For your information, we wish to make some clarifications.
In our communities we had what we needed to develop with dignity. We have been forced, though, to leave our own lands in an effort to save our lives. Because of this, we must survive – marginalised and abandoned – in large cities, which are very different from the places we dream of and where we plan to spend our lives.
There are 4 million displaced people in Colombia. Our human rights have been violated in a strategy, implemented by paramilitarism, which sought to destroy politically and socially organised areas. It stigmatized us as supporters of the guerillas, occupied our lands for coca cultivation and to create strategic corridors to export drugs and import arms. It took over our lands for plans and superplans to develop farming, energy, mining, tourism and large-scale ranching.

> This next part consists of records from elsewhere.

<file path="src/rtl/canf_pkg.sv">
package canf_pkg;

  typedef enum logic [1:0] {
    REG_STAT  = 2'd0,
    REG_MATCH = 2'd1,
    REG_CTRL  = 2'd2,
    REG_NONE  = 2'd3
  } canf_reg_e;

  localparam int CTRL_BYP_BIT = 0;

endpackage

</file>
<file path="src/rtl/canf_regs.sv">
module canf_regs
  import canf_pkg::*;
#(
  parameter int DATA_W = 8,
  parameter int CMP_W  = 7
) (
  input  logic              clk,
  input  logic              rst_n,
  input  logic              we,
  input  logic [1:0]        addr,
  input  logic [DATA_W-1:0] wdata,
  input  logic [DATA_W-1:0] stat_in,
  output logic [DATA_W-1:0] rdata,
  output logic [CMP_W-1:0]  match_q,
  output logic              byp_q
);

  localparam int PAD_W = DATA_W - CMP_W;

  canf_reg_e sel;
  logic      unused_wbits;

  assign sel          = canf_reg_e'(addr);
  assign unused_wbits = ^wdata[DATA_W-1:CMP_W];

  always_ff @(posedge clk or negedge rst_n) begin
    if (!rst_n) begin
      match_q <= '0;
      byp_q   <= 1'b0;
    end else if (we) begin
      case (sel)
        REG_MATCH: match_q <= wdata[CMP_W-1:0];
        REG_CTRL:  byp_q   <= wdata[CTRL_BYP_BIT];
        default:   ;
      endcase
    end
  end

  always_comb begin
    rdata = '0;
    case (sel)
      REG_STAT:  rdata = stat_in;
      REG_MATCH: rdata = {{PAD_W{1'b0}}, match_q};
      REG_CTRL:  rdata[CTRL_BYP_BIT] = byp_q;
      default:   rdata = '0;
    endcase
  end

endmodule

</file>
<file path="src/rtl/canf_match.sv">
module canf_match #(
  parameter int CMP_W = 7
) (
  input  logic [CMP_W-1:0] id_hi,
  input  logic [CMP_W-1:0] match,
  input  logic             byp,
  output logic             hit
);

  logic [CMP_W-1:0] bit_eq;

  for (genvar i = 0; i < CMP_W; i++) begin : g_cmp
    assign bit_eq[i] = ~(id_hi[i] ^ match[i]);
  end

  assign hit = byp | (&bit_eq);

endmodule

</file>
<file path="src/rtl/canf_capture.sv">
module canf_capture #(
  parameter int LOW_W  = 4,
  parameter int DLC_W  = 4,
  parameter int DATA_W = LOW_W + DLC_W
) (
  input  logic              clk,
  input  logic              rst_n,
  input  logic              xfer,
  input  logic              hit,
  input  logic [LOW_W-1:0]  id_lo,
  input  logic [DLC_W-1:0]  dlc,
  output logic              acc_pulse,
  output logic [DATA_W-1:0] stat_q
);

  logic take;

  assign take = xfer & hit;

  always_ff @(posedge clk or negedge rst_n) begin
    if (!rst_n) begin
      acc_pulse <= 1'b0;
      stat_q    <= '0;
    end else begin
      acc_pulse <= take;
      if (take) stat_q <= {id_lo, dlc};
    end
  end

endmodule

</file>
<file path="src/rtl/can_id_filter.sv">
module can_id_filter #(
  parameter int ID_W   = 11,
  parameter int CMP_W  = 7,
  parameter int DLC_W  = 4,
  parameter int DATA_W = 8
) (
  input  logic              clk,
  input  logic              rst_n,
  input  logic              frm_valid,
  output logic              frm_ready,
  input  logic [ID_W-1:0]   frm_id,
  input  logic [DLC_W-1:0]  frm_dlc,
  input  logic              cfg_we,
  input  logic [1:0]        cfg_addr,
  input  logic [DATA_W-1:0] cfg_wdata,
  output logic [DATA_W-1:0] cfg_rdata,
  output logic              acc_pulse
);

  localparam int LOW_W = ID_W - CMP_W;

  logic [CMP_W-1:0]  match_q;
  logic              byp_q;
  logic [DATA_W-1:0] stat_q;
  logic              hit;
  logic              xfer;

  assign frm_ready = rst_n;
  assign xfer      = frm_valid & frm_ready;

  canf_regs #(.DATA_W(DATA_W), .CMP_W(CMP_W)) u_regs (
    .clk     (clk),
    .rst_n   (rst_n),
    .we      (cfg_we),
    .addr    (cfg_addr),
    .wdata   (cfg_wdata),
    .stat_in (stat_q),
    .rdata   (cfg_rdata),
    .match_q (match_q),
    .byp_q   (byp_q)
  );

  canf_match #(.CMP_W(CMP_W)) u_match (
    .id_hi (frm_id[ID_W-1 -: CMP_W]),
    .match (match_q),
    .byp   (byp_q),
    .hit   (hit)
  );

  canf_capture #(.LOW_W(LOW_W), .DLC_W(DLC_W), .DATA_W(DATA_W)) u_cap (
    .clk       (clk),
    .rst_n     (rst_n),
    .xfer      (xfer),
    .hit       (hit),
    .id_lo     (frm_id[LOW_W-1:0]),
    .dlc       (frm_dlc),
    .acc_pulse (acc_pulse),
    .stat_q    (stat_q)
  );

endmodule

</file>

It should also be remembered that in the areas you mention our displaced youths are murdered by groups calling themselves “The Black Eagles” [ the name, “Aguilas Negras” of a notorious paramilitary formation], and that many of our leaders are persecuted and murdered throughout the country. You do not ask that those responsible for these bloody crimes should be sought among armed groups now supposedly no longer in existence - like paramilitarism itself.
It is reprehensible that you should insinuate that those responsible for the increase in murders in
Bogotá are the very victims of the crime of Forced Displacement: we fled from our lands rather than join armed groups, to keep our lives and our dignity, because escape was our only weapon of defence.

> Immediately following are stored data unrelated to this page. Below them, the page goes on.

===== src/rtl/wdg_pkg.sv =====
`timescale 1ns/1ps
package wdg_pkg;

  // The single key value that turns the watchdog off (when the option also does)
  localparam logic [3:0] WDG_KEY_OFF = 4'b1010;

  typedef enum logic {
    CLR_MODE_SINGLE = 1'b0,
    CLR_MODE_PAIR   = 1'b1
  } clr_mode_e;

  // Watchdog runs when either source enables it
  function automatic logic wdg_is_enabled(input logic cfg_on, input logic [3:0] key);
    return cfg_on | (key != WDG_KEY_OFF);
  endfunction

  // Pair completes once each half is either remembered or striking now
  function automatic logic wdg_pair_complete(input logic seen_a, input logic hit_a,
                                             input logic seen_b, input logic hit_b);
    return (seen_a | hit_a) & (seen_b | hit_b);
  endfunction

  // Prescaler terminal test: the low 'sel' bits are all ones
  function automatic logic wdg_low_bits_full(input logic bit_val, input int bit_idx,
                                             input int sel);
    return bit_val | (bit_idx >= sel);
  endfunction

endpackage


===== src/rtl/wdg_prescaler.sv =====
`timescale 1ns/1ps
module wdg_prescaler #(
  parameter int SEL_W = 3
) (
  input  logic             clk,
  input  logic             rst_n,
  input  logic             clear,
  input  logic             run,
  input  logic [SEL_W-1:0] sel,
  output logic             tick
);
  import wdg_pkg::*;

  localparam int PRE_W = (1 << SEL_W) - 1;

  logic [PRE_W-1:0] pre_q;
  logic [PRE_W-1:0] low_full;

  // One terminal-test bit per prescaler stage; stages at or above sel are don't-care
  generate
    for (genvar gi = 0; gi < PRE_W; gi++) begin : g_term
      assign low_full[gi] = wdg_low_bits_full(pre_q[gi], gi, int'(sel));
    end
  endgenerate

  assign tick = run & (&low_full);

  always_ff @(posedge clk or negedge rst_n) begin
    if (!rst_n) begin
      pre_q <= '0;
    end else if (clear) begin
      pre_q <= '0;
    end else if (run) begin
      pre_q <= pre_q + 1'b1;
    end
  end

endmodule


===== src/rtl/wdg_main_counter.sv =====
`timescale 1ns/1ps
module wdg_main_counter #(
  parameter int CNT_W = 8
) (
  input  logic             clk,
  input  logic             rst_n,
  input  logic             clear,
  input  logic             step,
  output logic [CNT_W-1:0] count,
  output logic             wrap_pulse
);
  localparam logic [CNT_W-1:0] CNT_TOP = '1;

  always_ff @(posedge clk or negedge rst_n) begin
    if (!rst_n) begin
      count      <= '0;
      wrap_pulse <= 1'b0;
    end else begin
      // a restart in the wrap cycle suppresses the pulse
      wrap_pulse <= step & ~clear & (count == CNT_TOP);
      if (clear) begin
        count <= '0;
      end else if (step) begin
        count <= count + 1'b1;
      end
    end
  end

endmodule


===== src/rtl/wdg_clear_ctrl.sv =====
`timescale 1ns/1ps
module wdg_clear_ctrl (
  input  logic clk,
  input  logic rst_n,
  input  logic pair_mode,
  input  logic clr_single,
  input  logic clr_one,
  input  logic clr_two,
  input  logic halt,
  output logic sw_clear,
  output logic seen_one,
  output logic seen_two
);
  import wdg_pkg::*;

  clr_mode_e mode;
  logic      pair_done;

  assign mode      = clr_mode_e'(pair_mode);
  assign pair_done = wdg_pair_complete(seen_one, clr_one, seen_two, clr_two);

  always_comb begin
    if (mode == CLR_MODE_PAIR) sw_clear = pair_done;
    else                       sw_clear = clr_single;
  end

  always_ff @(posedge clk or negedge rst_n) begin
    if (!rst_n) begin
      seen_one <= 1'b0;
      seen_two <= 1'b0;
    end else if (mode != CLR_MODE_PAIR || halt || pair_done) begin
      seen_one <= 1'b0;
      seen_two <= 1'b0;
    end else begin
      seen_one <= seen_one | clr_one;
      seen_two <= seen_two | clr_two;
    end
  end

endmodule


===== src/rtl/wdg_timer.sv =====
`timescale 1ns/1ps
module wdg_timer #(
  parameter int CNT_W = 8,
  parameter int SEL_W = 3
) (
  input  logic             clk,
  input  logic             rst_n,
  input  logic             clr_single,
  input  logic             clr_one,
  input  logic             clr_two,
  input  logic             halt,
  input  logic [3:0]       en_key,
  input  logic             en_opt,
  input  logic             pair_mode,
  input  logic [SEL_W-1:0] div_sel,
  output logic             timeout,
  output logic             in_halt
);
  import wdg_pkg::*;

  // named internal events, visible to the bound checker
  logic             wdt_on;
  logic             sw_clear;
  logic             clear_evt;
  logic             pre_tick;
  logic             seen_one;
  logic             seen_two;
  logic [CNT_W-1:0] count_q;
  logic             in_halt_q;

  assign wdt_on    = wdg_is_enabled(en_opt, en_key);
  assign clear_evt = sw_clear | halt;

  wdg_clear_ctrl u_clr (
    .clk        (clk),
    .rst_n      (rst_n),
    .pair_mode  (pair_mode),
    .clr_single (clr_single),
    .clr_one    (clr_one),
    .clr_two    (clr_two),
    .halt       (halt),
    .sw_clear   (sw_clear),
    .seen_one   (seen_one),
    .seen_two   (seen_two)
  );

  wdg_prescaler #(.SEL_W(SEL_W)) u_pre (
    .clk   (clk),
    .rst_n (rst_n),
    .clear (clear_evt),
    .run   (wdt_on),
    .sel   (div_sel),
    .tick  (pre_tick)
  );

  wdg_main_counter #(.CNT_W(CNT_W)) u_cnt (
    .clk        (clk),
    .rst_n      (rst_n),
    .clear      (clear_evt),
    .step       (pre_tick),
    .count      (count_q),
    .wrap_pulse (timeout)
  );

  // halt state: entered by strobe, left on the wake pulse
  always_ff @(posedge clk or negedge rst_n) begin
    if (!rst_n)       in_halt_q <= 1'b0;
    else if (halt)    in_halt_q <= 1'b1;
    else if (timeout) in_halt_q <= 1'b0;
  end

  assign in_halt = in_halt_q;

endmodule


===== config.mk =====
export PLATFORM = sky130hd
export DESIGN_NAME = wdg_timer
export DESIGN_NICKNAME = d
export VERILOG_FILES = /design/src/rtl/wdg_pkg.sv /design/src/rtl/wdg_prescaler.sv /design/src/rtl/wdg_main_counter.sv /design/src/rtl/wdg_clear_ctrl.sv /design/src/rtl/wdg_timer.sv
export SDC_FILE = /design/constraint.sdc
export NUM_CORES = 1
export LEC_CHECK = 0
export BUFFER_PORTS_ARGS = -buffer_cell sky130_fd_sc_hd__buf_2
export CORE_UTILIZATION = 50
export DETAILED_ROUTE_END_ITERATION = 12
export GPL_ROUTABILITY_DRIVEN = 0
export PLACE_DENSITY_LB_ADDON = 0.12
export SETUP_SLACK_MARGIN = 0.05
export SLEW_MARGIN = 20
export SYNTH_ARGS = -nofsm -noshare
export SYNTH_HDL_FRONTEND = slang
export SYNTH_SLANG_ARGS = --single-unit

===== constraint.sdc =====
create_clock -name clk -period 5 [get_ports clk]
set_clock_uncertainty 0.1 [all_clocks]
set_input_delay 0.5 -clock clk [delete_from_list [all_inputs] [get_ports clk]]
set_output_delay 0.5 -clock clk [all_outputs]
set_load 0.02 [all_outputs]

==> impl_metrics.yaml, run 1 <==
outcome:
  status: "finished, final reports clean"
critical_path:
  cp.arrival_ps: 2130
  crit_slowest_cell: "or4b_4"
  critPathRequiredTime_ps: 5100
  crit_buf_inv: 0
  cp-start-kind: "register"
  path_max_fanout: 12
  worstSetupPathType: "register to register"
  cp_top_family: "simple AND/OR/NAND/NOR gates"
  cp_slowest_stage_delay_ps: 580
  cp-end-kind: "register"
  path_cells: "o211ai_1, o22a_1, or4b_4, mux2_4"
drt:
  drt_pass1_iterations: 4
  vias_per_cell: 5.86
  vias: 914
  wire_per_inst_um: 13.6
  ant_nets: 0
  wirelength_um: 2130
  drcViolationCount: 0
  drt_iter0_drc: 29
min_path:
  holdCritPathClass: "primary input to async pin"
cells_and_area:
  final_common_cell: "dfrtp_1"
  final_nets: 147
  fin_cells: 156
  drive_gt1_share_pct: 18.6
  nFillCells: 185
  antenna_cells: 0
  area_growth_pct: 12.3
  final_cell_mix: "dfrtp_1 (19), buf_2 (16), nor2_1 (14), nand2_1 (10), or3_1 (7)"
  finish.utilization_pct: 59.8
clocking:
  tritoncts: "built"
  clk_path_buf_depth: 2
  cts_hold_buf: 0
  clock_sinks: 19
  clock_latency_ps: 300
  cts-root-buf: "clkbuf_4"
  cts_buffers: 3
  clkTransAtPathRegs_ps: 110
  cts_setup_buffers: 0
  cts_resized: 0
  cts_max_level: 1
timing:
  max_freq_mhz: 491
  worst_pin_slew_ps: 561
  setup-tns-final_ps: 0
  final-setup-viol-count: 0
  relSlewSlack_pct: 62.5
  fin_crit_sh_pct: 40.7
  period_needed_ps: 2040
  slew_viol_final: 0
  hold_viol_final: 0
  rsz0062_at_grt: "no"
synth:
  syn_nets: 129
  yosysUniqueCellTypes: 34
  syn_area_sq_um: 1040
  synth_edf_count: 0
  netlist_instances: 112
  avgSynthCellArea_sq_um: 9.33
  async_reset_ff_share_pct: 100
  ys_ff_latch: 19
  ys_seq_area_share_pct: 45.5
  yosys_warnings: 0
  ys.flop_type: "dfrtp_1"
grt:
  grtUsageTotal_pct: 19.8
  gr-usage-met1_pct: 23.9
  grt_max_degree: 20
  grt_pass1_wl_um: 3080
  busiest_layer: "met2"
  use_met3_pct: 4.53
  globalRoute.totalOverflow: 0
  antenna_found_initial: 0
  grt_use_met2_pct: 33.5
  grt_pass1_vias: 760
power_and_ir_drop:
  switching_power_mw: 0.0708
  p_per_area_nw_per_um2: 228
  switching_share_pct: 26.5
  vdd_drop_max_uv: 132
  p_leak_nw: 0.518
  power_frac_comb_pct: 10.9
  seqPwrFrac_pct: 59.2
  p_clk_share_pct: 29.9
  p_int_mw: 0.197
floorplanning:
  rows: 16
  die_h_um: 47.7
  initial_utilization_pct: 53.3
  core-area_sq_um: 1960
  die_area_sq_um: 2280
  die_x_um: 47.7
  ios: 17
placement:
  io_buffers: 16
  dp_cells: 152
  dp_hpwl_um: 1590
flow_run:
  cap_violations: 0
registers in the layout, summed over array words and instances (netlist names):
register and count:
u_cnt.count 8, u_pre.pre_q 7, in_halt 1, u_clr.seen_one 1
u_clr.seen_two 1, u_cnt.wrap_pulse 1
final timing paths:
kind                                      from              to  slack, ps  depth (start not counted)
min in group clk                       clr_one  u_clr.seen_two        280                          2
max in group asynchronous                rst_n  u_clr.seen_one       4490                          1
worst min-delay path                     rst_n  u_cnt.count[1]         10                          1
worst min register to register  u_clr.seen_one  u_clr.seen_two        390                          1
worst max register to register  u_pre.pre_q[2]  u_cnt.count[4]       2960                          4
worst max-delay path            u_pre.pre_q[2]  u_cnt.count[4]       2960                          4
cell families after synthesis:
kind of cell | share of synthesized area [%]
AOI/OAI and AO/OA | 11.5
DFF | 45.5
adders and majority gates | 2.39
xor gates and xnor gates | 5.03
and+or+nand+nor | 31.6
muxes | 2.39
buffers and inverters | 1.56
layer usage:
layer	routed length, um	vias up
li1	-	443
met1	917	436
met4	34	0
met3	86	5
met5	0	-
met2	1090	30
worst reg2reg max path: cells and delay by family, from the launching register on:
| kind | cells | cell delay, ps |
|---|---|---|
| multiplexers | 1 | 300 |
| AND/OR/NAND/NOR | 1 | 580 |
| flip-flops | 1 | 460 |
| AO/OA/AOI/OAI | 2 | 480 |
synthesized netlist by cell type (2+ instances only):
master / number / area (sq um)
xor2_1: 5 / 43.8
and3_1: 2 / 12.5
dfrtp_1: 19 / 475
nor4_1: 2 / 12.5
o21ai_0: 6 / 30.0
nand4_1: 5 / 31.3
nand2b_1: 6 / 37.5
nor2_1: 14 / 52.6
nand3_1: 3 / 15.0
nand2_1: 10 / 37.5
or4_1: 3 / 22.5
ha_1: 2 / 25.0
a21oi_1: 6 / 30.0
o22ai_1: 2 / 12.5
or3_1: 7 / 43.8
clkbuf_1: 2 / 7.51
final cells by class:
cell class	count	area, sq um	area share, %
Multi-Input combinational cell	89	553	47.1
Timing Repair Buffer	16	80.1	6.82
Clock inverter	1	5.00	0.426
Clock buffer	3	22.5	1.92
Inverter	1	3.75	0.320
Tap cell	27	33.8	2.88
Sequential cell	19	475	40.5
per-stage QoR:
stage               cell area (sq um)  hold slack [ps]  worst slack, ps  power (mW)
floorplan                        1040              104             3030       0.177
global placement                 1150              344             2750       0.189
detailed placement               1150              363             2710       0.191
CTS                              1170             22.5             2960       0.271
global route                     1170             36.8             2900       0.281
finish                           1170             14.1             2960       0.267
power groups by stage:
stage	Combinational, mW	Clock, mW	Sequential, mW
CTS	0.0299	0.0828	0.158
finish	0.0292	0.0799	0.158
detailed placement	0.0296	0	0.161
global route	0.0336	0.0885	0.158
floorplan	0.0163	0	0.161
global placement	0.0284	0	0.161
(Power assumes the default switching activity.)
==> run 2, diff against run 1 <==
--- a/config.mk
+++ b/config.mk
@@ -5,6 +5,7 @@
 export SDC_FILE = /design/constraint.sdc
 export NUM_CORES = 1
 export LEC_CHECK = 0
+export ABC_AREA = 1
 export BUFFER_PORTS_ARGS = -buffer_cell sky130_fd_sc_hd__buf_2
 export CORE_UTILIZATION = 50
 export DETAILED_ROUTE_END_ITERATION = 12
==> constraint.sdc (replaced) <==
create_clock -name clk -period 1.76 [get_ports clk]
set_clock_uncertainty 0.1 [all_clocks]
set_input_delay 0.176 -clock clk [delete_from_list [all_inputs] [get_ports clk]]
set_output_delay 0.176 -clock clk [all_outputs]
set_load 0.02 [all_outputs]
==> run 2 against run 1 <==
Effect of this change: critical endpoint is now u_pre.pre_q[5]; total power increased to 2.9 times the previous value; first-iteration DRC count decreased by 6.9%; cell count increased by 40%; non-clock buffer count increased by 2.
==> impl_metrics.yaml, run 2 <==
clocking:
  clkTransAtPathRegs_ps: 120
  clock_sinks: 19
  cts_buffers: 3
  clk_path_buf_depth: 2
  cts-root-buf: "clkbuf_4"
  cts_max_level: 1
  cts_setup_buffers: 0
  tritoncts: "built"
  clock_latency_ps: 300
timing:
  holdWs_ps: 5.92
  period_needed_ps: 1440
  setup-tns-final_ps: 0
  relSlewSlack_pct: 72.3
  slew_viol_final: 0
  worst_pin_slew_ps: 416
  hold_viol_final: 0
  rsz0062_at_grt: "no"
  max_freq_mhz: 695
  fin_crit_sh_pct: 81.8
  final-setup-viol-count: 0
min_path:
  holdCritPathClass: "primary input to register"
  min-delay-start: "halt"
  holdPathStages: 3
  min_to: "in_halt"
drt:
  wire_per_inst_um: 11.3
  wl_met3_um: 83
  vias_per_cell: 5.19
  drt_pass1_iterations: 4
  drt_iter0_drc: 27
  ant_nets: 0
  top_layer_used: "met4"
  wl_met2_um: 1160
  wl_met1_um: 1210
  vias: 1132
  wirelength_um: 2460
  drcViolationCount: 0
grt:
  globalRoute.totalOverflow: 0
  grt_pass1_vias: 1012
  grt_pass1_wl_um: 4290
  grt_max_degree: 20
  antenna_found_initial: 0
  grtUsageTotal_pct: 21.5
cells_and_area:
  top_register: "u_cnt.count"
  finish.utilization_pct: 60.9
  area_growth_pct: 11.8
  final_nets: 208
  antenna_cells: 0
  largest_reg_flops: 8
  final_common_cell: "nand2_1"
  final_cell_mix: "nand2_1 (45), inv_1 (23), nand3_1 (19), dfrtp_1 (19), buf_2 (16)"
  reg_top3: "u_cnt.count: 8 flops, u_pre.pre_q: 7 flops"
  drive_gt1_share_pct: 19.5
power_and_ir_drop:
  power_frac_comb_pct: 12.6
  p_per_area_nw_per_um2: 562
  seqPwrFrac_pct: 58.1
  switching_power_mw: 0.213
  p_int_mw: 0.560
  switching_share_pct: 27.5
  vdd_drop_max_uv: 314
  p_leak_nw: 0.752
  p_clk_share_pct: 29.3
floorplanning:
  die_x_um: 51.6
  die_area_sq_um: 2660
  initial_utilization_pct: 54.5
  rows: 17
  ios: 17
  core-area_sq_um: 2250
  die_h_um: 51.6
placement:
  dp_hpwl_um: 1850
  io_buffers: 16
flow_run:
  cap_violations: 0
critical_path:
  worstSetupPathType: "register to register"
  cp.arrival_ps: 1530
  cp_slowest_stage_delay_ps: 390
  cpMostUsedCell: "nand2_1"
  worstRegToRegCells: 6
  critPathRequiredTime_ps: 1850
  crit_buf_inv: 0
  r2r_start: "u_clr.seen_one"
  worstReg2RegEnd: "u_pre.pre_q[5]"
  cp-end-kind: "register"
  rrSetupSlack_ps: 320
  crit_slowest_cell: "dfrtp_1"
  path_cells: "nor2_1, o21ai_1, nand2_2, nand2_1, nand3_1, nand2_1"
  cp_top_family: "simple AND/OR/NAND/NOR gates"
  cp-start-kind: "register"
  path_max_fanout: 17
synth:
  synth_common_cells: "nand2_1 (45), inv_1 (23), dfrtp_1 (19), nand3_1 (19), nand4_1 (13)"
  avgSynthCellArea_sq_um: 7.23
  synth_edf_count: 0
  ys_ff_latch: 19
  yosys_warnings: 0
  ys.flop_type: "dfrtp_1"
  syn_area_sq_um: 1230
  syn_nets: 187
  synthMostInstantiatedCell: "nand2_1"
  synth_top_area_share_pct: 38.7
  ys_seq_area_share_pct: 38.7
  async_reset_ff_share_pct: 100
  yosysUniqueCellTypes: 23
  synth_area_leader_cell: "dfrtp_1"
  netlist_instances: 170
  synthTopCellsByArea: "dfrtp_1 (39%), nand2_1 (14%), nand3_1 (7.7%)"
outcome:
  status: "finished, final reports clean"
[run 2: cell count changes in the layout (fill, tap and decap cells not counted), moves of 3 or more]
cell / previous run / this run
inv_2: 0 / 4
nor2_1: 14 / 9
a21oi_1: 6 / 3
inv_1: 1 / 23
nand2_2: 0 / 6
nand2_1: 10 / 45
or4_1: 3 / 0
nand2b_1: 6 / 0
nand3_1: 3 / 19
o21ai_1: 0 / 5
or3_1: 7 / 0
nand4_1: 5 / 13
[run 2: how the worst max path moves through the flow]
| stage | start | endpoint | slack [ps] | cells past startpoint |
|---|---|---|---|---|
| finish | u_clr.seen_one | u_pre.pre_q[5] | 320 | 6 |
| global route | u_clr.seen_one | u_pre.pre_q[6] | 180 | 5 |
| floorplan | u_cnt.count[0] | u_cnt.count[4] | 480 | 6 |
| CTS | u_clr.seen_one | u_pre.pre_q[5] | 330 | 6 |
| detailed placement | u_clr.seen_one | u_pre.pre_q[5] | 350 | 6 |
| global placement | u_pre.pre_q[0] | u_cnt.count[3] | 370 | 9 |
[run 2: stage by stage]
step	setup WS [ps]	power, mW	instances	instance area, sq um
finish	320	0.772	218	1370
global route	185	0.807	218	1370
CTS	330	0.778	218	1370
floorplan	477	0.515	170	1230
global placement	371	0.549	213	1340
detailed placement	355	0.553	213	1340
[run 2: power groups by stage]
| stage | combinational, mW | sequential (mW) | clock, mW |
|---|---|---|---|
| final | 0.0975 | 0.448 | 0.226 |
| after global routing | 0.111 | 0.449 | 0.247 |
| after CTS | 0.0983 | 0.448 | 0.232 |
| after detailed placement | 0.0962 | 0.457 | 0 |
| after global placement | 0.0929 | 0.456 | 0 |
| after floorplan | 0.0597 | 0.455 | 0 |
[run 2: what timing repair did]
item | 4_1_cts | 5_1_grt
hold buffers | 1 | 0
endpoints found under the hold margin | 19 | 0
gates resized for setup | 0 | 0
[run 2: logic make-up (layout without fill, tap and decap cells)]
| family | count (synthesis) | in the layout | share of synthesized area (%) |
|---|---|---|---|
| simple gates | 102 | 102 | 41.4 |
| buf+inv | 30 | 50 | 9.77 |
| flops | 19 | 19 | 38.7 |
| compound gates | 14 | 14 | 5.91 |
| xor+xnor | 3 | 3 | 2.14 |
| fa+ha+maj | 2 | 2 | 2.04 |
[run 2: metal layers]
metal / track usage (%) / vias up
met5: 0 / -
met4: 5.41 / 0
met3: 2.63 / 2
met2: 35.5 / 22
met1: 29.9 / 520
li1: - / 588
[run 2: worst reg2reg max path: stages (launching register included)]
cell     delay, ps
dfrtp_1        390
nor2_1         140
o21ai_1         90
nand2_2        250
nand2_1        190
nand3_1        120
nand2_1         50
[run 2: final cells by class]
type / count / area (sq um)
well taps: 28 / 35.0
flip-flops and latches: 19 / 475
fillers: 218 / 881
inverters: 28 / 105
clock inverters: 1 / 5.00
multi-input cells: 121 / 633
repair buffers: 18 / 97.6
clock buffers: 3 / 22.5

As victims we seek the good name of our community. We ask, therefore, that you immediately correct your editorial of 27 February 2008 ,“A Worrying Trend” and we ask that , in fairness, this correction appear in the space in your newspaper where the editorial was published.
Yours sincerely,
National Executive Committee
National Organisation of Displaced People (C.N.D.)
Colombia Support Network
P.O. Box 1505
Madison, WI 53701-1505
phone: (608) 257-8753
fax: (608) 255-6621
e-mail: csn@igc.org
http://www.colombiasupport.net
Below is a copy of the letter sent by the National Organisation of Displaced People [La Coordinación Nacional de Desplazados] to El Tiempo, [Colombia’s largest circulation daily newspaper], in reply to an article “A Worrying Trend” ["Racha Preocupante"]. The article blamed and stigmatized the capital’s population of displaced people – displaced from elsewhere by the country’s conflicts – for the increased number of murders in the city:
Bogotá 28 February 2008
To: The Editor
EL TIEMPO.
SUJECT: EDITORIAL ON 27 FEBRUARY 2008 - “A WORRYING TREND”
Dear Editor,
The National Organisation of Displaced People is an umbrella body for 246 organisations of displaced people at local, regional and national levels based in various parts of the country. We exist to coordinate demands that the authorities implement the State’s guarantees on the rights of the displaced. We also seek to analyse the various factors feeding the armed and socioeconomic conflicts suffered by this country, and the use of Forced Displacement as a strategy for war and death.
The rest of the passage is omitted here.